A Mural for Refugees: A Tribute From Top of The Eiffel Tower

A huge artwork which hopes to highlight the plight of refugees has been unveiled on the lawn under the Eiffel Tower in Paris.

The 1,970ft graffiti Beyond Walls, by artist Saype, real name Guillaume Legros, shows a line of clasped hands and is painted on the grass of the Champ de Mars.

The stunning biodegradable work is best viewed from the top of the Eiffel Tower and serves as a tribute to the charity SOS Méditerranée.

The humanitarian organisation works to rescue migrants at risk of drowning in the Mediterranean Sea.

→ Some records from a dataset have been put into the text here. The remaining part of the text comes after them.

`config.mk`:
```
export PLATFORM = sky130hd
export DESIGN_NAME = secuenciador_isa
export DESIGN_NICKNAME = d
export VERILOG_FILES = /design/src/rtl/secuenciador_isa.sv
export SDC_FILE = /design/constraint.sdc
export NUM_CORES = 1
export LEC_CHECK = 0
export ABC_CLOCK_PERIOD_IN_PS = 1990
export CAP_MARGIN = 20
export CELL_PAD_IN_SITES_DETAIL_PLACEMENT = 0
export CELL_PAD_IN_SITES_GLOBAL_PLACEMENT = 1
export CORE_UTILIZATION = 31
export DETAILED_ROUTE_END_ITERATION = 10
export GPL_ROUTABILITY_DRIVEN = 0
export PLACE_DENSITY_LB_ADDON = 0.25
export SLEW_MARGIN = 20
export SYNTH_ARGS = -nofsm -noshare
export SYNTH_HDL_FRONTEND = slang
export SYNTH_SLANG_ARGS = --single-unit
```
`constraint.sdc`:
```
create_clock -name clk -period 1.99 [get_ports clk]
set_input_delay 0.398 -clock clk [delete_from_list [all_inputs] [get_ports clk]]
set_output_delay 0.398 -clock clk [all_outputs]
set_load 0.02 [all_outputs]
```
`src/rtl/secuenciador_isa.sv`:
```
// rtl/secuenciador_isa.sv - multicycle fetch/decode/exec/write-back sequencer for the R-type ISA datapath
// Optional illegal-instruction trap state enabled by defining SEC_TRAP_EN.
module secuenciador_isa #(
  parameter int IMEM_AW = 6,
  parameter int CNT_W   = 16
) (
  input  logic               clk,
  input  logic               rst,
  input  logic               start,
  output logic               im_req,
  output logic [IMEM_AW-1:0] im_addr,
  input  logic               im_ack,
  input  logic [31:0]        im_data,
  output logic [31:0]        instr,
  output logic               br_we,
  output logic [IMEM_AW-1:0] pc,
  output logic [CNT_W-1:0]   icount,
  output logic               busy,
  output logic               halted,
  output logic               trap
);

  typedef enum logic [2:0] {
    S_IDLE, S_FETCH, S_DECODE, S_EXEC, S_WB, S_HALT, S_TRAP
  } state_t;

  state_t state, state_n;
  logic   legal_q;
  logic   is_legal;
  logic   is_halt;

  always_comb begin
    is_legal = 1'b0;
    if (instr[31:26] == 6'b000000) begin
      case (instr[5:0])
        6'b100000, 6'b100010, 6'b100100, 6'b100101, 6'b101010: is_legal = 1'b1;
        default: is_legal = 1'b0;
      endcase
    end
    is_halt = (instr[31:26] == 6'b111111);
  end

  always_comb begin
    state_n = state;
    case (state)
      S_IDLE:   if (start) state_n = S_FETCH;
      S_FETCH:  if (im_ack) state_n = S_DECODE;
      S_DECODE: begin
        if (is_halt)
          state_n = S_HALT;
        else if (is_legal)
          state_n = S_EXEC;
        else begin
`ifdef SEC_TRAP_EN
          state_n = S_TRAP;
`else
          state_n = S_EXEC;
`endif
        end
      end
      S_EXEC:   state_n = S_WB;
      S_WB:     state_n = S_FETCH;
      S_HALT:   if (start) state_n = S_FETCH;
      S_TRAP:   state_n = S_TRAP;
      default:  state_n = S_IDLE;
    endcase
  end

  always_ff @(posedge clk) begin
    if (rst) begin
      state   <= S_IDLE;
      pc      <= '0;
      icount  <= '0;
      instr   <= '0;
      legal_q <= 1'b0;
    end else begin
      state <= state_n;
      case (state)
        S_IDLE, S_HALT: begin
          if (start) begin
            pc     <= '0;
            icount <= '0;
          end
        end
        S_FETCH:  if (im_ack) instr <= im_data;
        S_DECODE: legal_q <= is_legal;
        S_WB: begin
          pc <= pc + 1'b1;
          if (icount != {CNT_W{1'b1}})
            icount <= icount + 1'b1;
        end
        default: ;
      endcase
    end
  end

  // Outputs come only from state and registers, never from im_ack/im_data.
  assign im_req  = (state == S_FETCH);
  assign im_addr = pc;
  assign br_we   = (state == S_WB) && legal_q && (instr[15:11] != 5'd0);
  assign busy    = (state == S_FETCH) || (state == S_DECODE) || (state == S_EXEC) || (state == S_WB);
  assign halted  = (state == S_HALT);
`ifdef SEC_TRAP_EN
  assign trap    = (state == S_TRAP);
`else
  assign trap    = 1'b0;
`endif

endmodule

```
After elaboration in Yosys (flattened, before gate mapping) --
Cells that the tools add are included.
Word-level totals: flip-flop bits (word level) 58, input port bits 36, output and inout bits 65
Operators by class: $add $sub $neg 2, eq/ne operators 16, multiplexer cells 11, reduce and logical (&&, ||, !) cells 15
Operators by type and width (number):
- $eq 6x6->1 const B | 6
- $mux 16 | 2
- $pmux 16 s2 | 1
- $pmux 3 s6 | 1
- $add 16x1->16 const B | 1
- $ne 16x16->1 const B | 1
- $pmux 6 s2 | 1
- $eq 3x3->1 const B | 3
- $mux 3 | 3
- $add 6x1->6 const B | 1
- $eq 3x2->1 const B | 2
- $logic_not 6->1 | 1
- $mux 6 | 1
- $reduce_and 2->1 | 3
- $reduce_bool 5->1 | 1
- $reduce_or 5->1 | 1
- $ne 2x1->1 const B | 2
- $eq 3x1->1 const B | 1
- $logic_not 3->1 | 1
- $logic_or 1x1->1 | 3
- $reduce_and 3->1 | 1
- $logic_and 1x1->1 | 2
- $mux 1 | 2
- $ne 2x2->1 const B | 1
- other kinds (2) | 2

Longest topological paths before layout --
Gate-level depths: netlist (run 1).
word-level depth 4, mapped depth 7

Worst setup path before layout (run 1) --
OpenSTA, ideal clock, no wires.
path type register to register, from register state[0], to register instr[16], library setup time 0.070 ns, arrival time 1.951 ns, slack -0.032 ns, stages on the path, launching flop included 8, buffers on the path 3, period minus slack after synthesis 2.022 ns, cell sequence dfxtp_1 -> buf_2 -> nor3b_1 -> and2_1 -> clkbuf_1 -> clkbuf_1 -> nand2_1 -> a21oi_1
On the way: word-level cells in the longest chain between the ends 2
Ends and longest elaborated chain:
- from (decl) | RTL line 27 | state_t state, state_n;
- from (signal assigned) | RTL line 77 | state <= state_n;
- $eq 3x1->1
- net im_req | RTL line 10 | output logic im_req,
- $reduce_and 2->1 (no source line)
- to (signal assigned) | RTL line 85 | S_FETCH: if (im_ack) instr <= im_data;
- to (decl) | RTL line 14 | output logic [31:0] instr,
The timed path passes the listed nets, and every way through them passes these cells. A chain may end at the register's enable or synchronous reset.

Worst setup path after layout (run 1) --
from register icount[1], to register icount[13]
On the way: word-level cells in the longest chain between the ends 3, elaborated cells between the ends (all ways) 6, those cells by class 1 x add/sub; 2 x eq/ne; 2 x mux; 1 x reduce/logical
Ends and longest elaborated chain:
- from (decl) | RTL line 17 | output logic [CNT_W-1:0] icount,
- from (signal assigned) | RTL line 90 | icount <= icount + 1'b1;
- $add 16x1->16 / $ne 16x16->1 (equally long branches) | RTL line 90, 89
- $mux 16 / $ne 2x2->1 (equally long branches)
- $pmux 16 s2 / $reduce_and 3->1 (equally long branches)
Several ways; a longest one is shown, not always the timed one. The select of a mux whose other input is x is not followed.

An average of six refugees died every day last year trying to cross the sea, according to the UN.

The artwork is designed to dissolve into the soil and people will walk over it at the popular tourist hotspot.

It was inaugurated yesterday by the Mayor of Paris Anne Hidalgo and it marks the start of a three-year project in which Saype will display similar pieces in cities around the world including London, Berlin and Nairobi.

The 30-year-old is the first artist who has ever been allowed to work on the hallowed turf beneath the Eiffel Tower, according to The Guardian.

He said the image is a ‘symbol of togetherness at a time when people are more and more turning in on themselves’.

His grandparents were French Resistance fighters under the Vichy Regime, inspiring him to create work which challenges barriers and conflict.

He said: ‘Right now, it seems like we’ve all got short memories, that we’re living in a kind of negative, prewar atmosphere with economic crisis and people putting up barriers.’

The origin of the hands in the painting is unknown and the image is deliberately ambiguous, representing a rescue or friendship.

The project took more than 1,300 litres of paint and many weeks to create, and will disappear within days.